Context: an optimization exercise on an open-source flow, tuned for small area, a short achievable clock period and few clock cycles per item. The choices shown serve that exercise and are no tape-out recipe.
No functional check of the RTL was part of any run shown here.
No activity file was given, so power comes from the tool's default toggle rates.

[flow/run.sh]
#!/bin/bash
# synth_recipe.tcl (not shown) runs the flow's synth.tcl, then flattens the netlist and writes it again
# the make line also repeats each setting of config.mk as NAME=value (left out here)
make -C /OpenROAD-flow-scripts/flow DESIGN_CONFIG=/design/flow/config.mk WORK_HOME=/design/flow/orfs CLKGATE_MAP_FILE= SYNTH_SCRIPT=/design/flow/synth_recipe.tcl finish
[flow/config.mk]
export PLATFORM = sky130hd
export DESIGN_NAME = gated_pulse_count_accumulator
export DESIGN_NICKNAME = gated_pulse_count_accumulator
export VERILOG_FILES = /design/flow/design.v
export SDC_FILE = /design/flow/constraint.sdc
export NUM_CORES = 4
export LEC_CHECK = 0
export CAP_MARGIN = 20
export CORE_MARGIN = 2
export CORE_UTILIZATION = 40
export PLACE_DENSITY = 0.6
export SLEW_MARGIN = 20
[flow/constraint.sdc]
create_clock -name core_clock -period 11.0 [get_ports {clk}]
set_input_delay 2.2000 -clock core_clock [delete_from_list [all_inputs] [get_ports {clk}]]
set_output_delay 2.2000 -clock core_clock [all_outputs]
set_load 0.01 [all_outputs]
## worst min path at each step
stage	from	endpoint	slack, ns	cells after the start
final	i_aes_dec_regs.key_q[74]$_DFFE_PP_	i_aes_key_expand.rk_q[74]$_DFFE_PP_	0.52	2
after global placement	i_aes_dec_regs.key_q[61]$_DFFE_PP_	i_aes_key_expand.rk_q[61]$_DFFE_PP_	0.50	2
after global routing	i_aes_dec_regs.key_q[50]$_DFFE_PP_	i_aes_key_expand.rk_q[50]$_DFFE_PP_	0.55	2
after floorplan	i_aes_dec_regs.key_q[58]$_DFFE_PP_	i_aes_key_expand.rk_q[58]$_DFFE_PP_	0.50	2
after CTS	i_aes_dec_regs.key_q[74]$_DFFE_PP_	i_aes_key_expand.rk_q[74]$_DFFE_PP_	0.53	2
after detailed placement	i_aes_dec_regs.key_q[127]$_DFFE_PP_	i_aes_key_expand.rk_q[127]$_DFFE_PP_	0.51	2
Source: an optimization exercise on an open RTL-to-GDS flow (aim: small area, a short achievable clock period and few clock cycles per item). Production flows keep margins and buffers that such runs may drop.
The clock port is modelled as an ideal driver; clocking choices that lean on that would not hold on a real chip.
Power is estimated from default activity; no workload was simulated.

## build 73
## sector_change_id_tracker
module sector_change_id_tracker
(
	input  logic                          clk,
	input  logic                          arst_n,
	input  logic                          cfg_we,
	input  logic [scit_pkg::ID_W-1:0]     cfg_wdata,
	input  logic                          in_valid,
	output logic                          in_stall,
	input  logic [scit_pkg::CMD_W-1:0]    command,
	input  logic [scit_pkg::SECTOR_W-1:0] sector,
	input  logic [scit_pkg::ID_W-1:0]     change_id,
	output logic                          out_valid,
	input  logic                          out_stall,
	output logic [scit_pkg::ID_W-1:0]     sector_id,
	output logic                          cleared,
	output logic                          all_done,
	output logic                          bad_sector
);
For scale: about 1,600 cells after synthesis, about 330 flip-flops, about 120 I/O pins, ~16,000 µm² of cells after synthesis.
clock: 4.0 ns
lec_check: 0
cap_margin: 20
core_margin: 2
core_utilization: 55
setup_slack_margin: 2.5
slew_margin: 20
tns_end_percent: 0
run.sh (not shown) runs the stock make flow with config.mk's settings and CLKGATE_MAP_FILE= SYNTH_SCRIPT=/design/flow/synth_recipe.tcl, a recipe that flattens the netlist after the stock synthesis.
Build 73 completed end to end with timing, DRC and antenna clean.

###

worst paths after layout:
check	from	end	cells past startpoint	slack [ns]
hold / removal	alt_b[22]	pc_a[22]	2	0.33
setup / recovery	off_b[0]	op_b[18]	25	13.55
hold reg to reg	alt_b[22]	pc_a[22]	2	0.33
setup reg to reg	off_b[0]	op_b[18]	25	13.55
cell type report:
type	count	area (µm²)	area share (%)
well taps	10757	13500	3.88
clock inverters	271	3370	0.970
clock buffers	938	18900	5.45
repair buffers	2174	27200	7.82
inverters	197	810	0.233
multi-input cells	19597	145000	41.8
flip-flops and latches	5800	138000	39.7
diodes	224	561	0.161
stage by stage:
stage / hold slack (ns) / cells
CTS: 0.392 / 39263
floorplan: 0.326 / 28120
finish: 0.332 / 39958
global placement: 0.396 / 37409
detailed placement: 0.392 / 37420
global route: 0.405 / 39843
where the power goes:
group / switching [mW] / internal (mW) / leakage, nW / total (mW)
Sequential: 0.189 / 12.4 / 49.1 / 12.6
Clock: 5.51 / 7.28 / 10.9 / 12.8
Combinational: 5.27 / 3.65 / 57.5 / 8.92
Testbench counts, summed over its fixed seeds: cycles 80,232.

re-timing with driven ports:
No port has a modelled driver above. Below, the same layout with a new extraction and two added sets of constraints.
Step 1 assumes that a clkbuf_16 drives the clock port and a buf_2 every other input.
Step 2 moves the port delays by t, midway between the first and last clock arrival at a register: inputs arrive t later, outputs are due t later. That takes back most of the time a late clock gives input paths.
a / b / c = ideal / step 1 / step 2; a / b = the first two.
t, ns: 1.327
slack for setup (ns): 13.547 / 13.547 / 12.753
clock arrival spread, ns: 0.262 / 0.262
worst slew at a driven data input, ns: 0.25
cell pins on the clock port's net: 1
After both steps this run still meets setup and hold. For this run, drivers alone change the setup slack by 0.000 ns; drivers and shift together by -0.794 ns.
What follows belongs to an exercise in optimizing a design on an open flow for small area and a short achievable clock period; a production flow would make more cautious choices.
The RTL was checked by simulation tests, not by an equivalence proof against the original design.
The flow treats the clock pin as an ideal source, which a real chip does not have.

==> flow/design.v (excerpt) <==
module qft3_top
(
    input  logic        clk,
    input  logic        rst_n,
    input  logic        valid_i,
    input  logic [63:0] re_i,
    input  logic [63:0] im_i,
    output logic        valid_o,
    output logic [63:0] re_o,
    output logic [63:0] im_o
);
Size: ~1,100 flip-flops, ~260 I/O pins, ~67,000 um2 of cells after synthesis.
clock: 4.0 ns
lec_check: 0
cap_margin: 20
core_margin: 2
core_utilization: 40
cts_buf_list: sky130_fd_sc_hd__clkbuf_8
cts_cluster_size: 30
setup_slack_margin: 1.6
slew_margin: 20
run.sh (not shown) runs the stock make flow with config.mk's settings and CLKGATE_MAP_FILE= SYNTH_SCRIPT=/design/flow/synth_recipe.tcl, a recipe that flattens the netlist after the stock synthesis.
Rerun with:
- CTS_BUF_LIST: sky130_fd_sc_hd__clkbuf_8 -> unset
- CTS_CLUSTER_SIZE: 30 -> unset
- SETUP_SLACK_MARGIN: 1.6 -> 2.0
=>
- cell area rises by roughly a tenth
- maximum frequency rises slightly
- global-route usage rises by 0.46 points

###

Write out, from the lines above, only those from the line with "finish: 0.332 / 39958" to the line with "re-timing with driven", exactly as given, including the first and the last.

finish: 0.332 / 39958
global placement: 0.396 / 37409
detailed placement: 0.392 / 37420
global route: 0.405 / 39843
where the power goes:
group / switching [mW] / internal (mW) / leakage, nW / total (mW)
Sequential: 0.189 / 12.4 / 49.1 / 12.6
Clock: 5.51 / 7.28 / 10.9 / 12.8
Combinational: 5.27 / 3.65 / 57.5 / 8.92
Testbench counts, summed over its fixed seeds: cycles 80,232.

re-timing with driven ports:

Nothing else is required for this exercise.